草いっぱいの匂いと共に、世界の主人公に。
「OK、じゃあ聞かせて。君はどんな才能が、どんなスキルが欲しい?」
「僕は──」
さぁ、始めよう。
人生、リスタートだ。
┈┈┈┈┈┈┈┈┈┈
「誕生日おめでとう!」
クラッカーの音に驚いて、思わず目を開く。
目の前には笑顔の父、母、そして祖父母。
僕の前には豪華なケーキで、中央に位置するチョコに書かれた文字の意味は、Happy birthday。
正面の鏡には、小さな少年が映っていた。
あぁ、これが僕。瞬間、3年間の色々な記憶がなだれ込み、僕は子供らしく大きな声で泣き始めた。
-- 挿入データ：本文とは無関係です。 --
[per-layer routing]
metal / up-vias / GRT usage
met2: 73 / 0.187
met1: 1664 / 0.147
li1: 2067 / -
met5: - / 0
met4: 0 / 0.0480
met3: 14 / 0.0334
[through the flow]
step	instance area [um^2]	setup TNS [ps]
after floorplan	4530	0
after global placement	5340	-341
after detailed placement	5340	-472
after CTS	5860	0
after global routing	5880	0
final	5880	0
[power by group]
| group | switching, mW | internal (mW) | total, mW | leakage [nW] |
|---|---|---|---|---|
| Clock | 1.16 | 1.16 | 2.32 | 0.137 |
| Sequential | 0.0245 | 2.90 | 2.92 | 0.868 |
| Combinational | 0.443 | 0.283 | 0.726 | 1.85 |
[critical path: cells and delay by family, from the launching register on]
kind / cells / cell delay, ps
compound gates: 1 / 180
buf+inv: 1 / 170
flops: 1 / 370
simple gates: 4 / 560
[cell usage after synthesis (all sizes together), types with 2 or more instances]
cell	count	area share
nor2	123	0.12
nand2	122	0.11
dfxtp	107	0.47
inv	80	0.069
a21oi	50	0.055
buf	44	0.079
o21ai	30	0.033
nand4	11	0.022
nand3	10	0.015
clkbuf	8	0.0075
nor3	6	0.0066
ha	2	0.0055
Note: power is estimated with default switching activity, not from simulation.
[config.mk]
export PLATFORM = sky130hd
export DESIGN_NAME = sepw_ctrl
export DESIGN_NICKNAME = d
export VERILOG_FILES = /design/src/hw/sepw_pkg.sv /design/src/hw/sepw_sync.sv /design/src/hw/sepw_ctrl.sv
export SDC_FILE = /design/constraint.sdc
export NUM_CORES = 1
export LEC_CHECK = 0
export BUFFER_PORTS_ARGS = -buffer_cell sky130_fd_sc_hd__buf_2
export CORE_MARGIN = 4
export CORE_UTILIZATION = 48
export DETAILED_ROUTE_END_ITERATION = 6
export GPL_TIMING_DRIVEN = 0
export PLACE_DENSITY_LB_ADDON = 0.1
export SKIP_CTS_REPAIR_TIMING = 1
export SYNTH_ARGS = -nofsm -noshare
export SYNTH_HDL_FRONTEND = slang
export SYNTH_SLANG_ARGS = --single-unit
[constraint.sdc]
create_clock -name CLK_I -period 2.14 [get_ports CLK_I]
set_input_delay 0.214 -clock CLK_I [delete_from_list [all_inputs] [get_ports CLK_I]]
set_output_delay 0.214 -clock CLK_I [all_outputs]
set_load 0.1 [all_outputs]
母は突然慌てながら僕を抱いてあやし、父も必死に変顔で笑わせてくる。祖父は「クラッカーの音が大きすぎたかなぁ」と首をかしげ、祖母は優しく僕の背中を撫でてくれた。
ぐずりながら、母の背中越しにまた鏡を見つめる。
相変わらずでもある、父譲りの真っ黒な髪の毛。
それと対象的に光る、母譲りの三日月色の瞳。
僕、黒部 誠。
いや、今度の名前はルイス・プレストン・エマニュエル。意味は、光を運ぶ者、聖職者の遺産、神は我らと共に。
アサーヴ、僕、3歳にして無事に転生したよ。
┈┈┈┈┈┈┈┈┈┈
おい、まだ終わらないぞ。
ねぇアサーヴ。
すごくありがとう、ありがとう、なんだけどさ。
僕、1つ文句を言っていいかなぁ。
僕ってば、随分と田舎な生活を期待しすぎてた?
だって、だってここ。
見えるのは、ビル、ビル、ビル、ビル。
ここは、高層マンションの最上階。
こういうのって普通、もっと田舎だよね?
異世界って、随分と都会なんだな。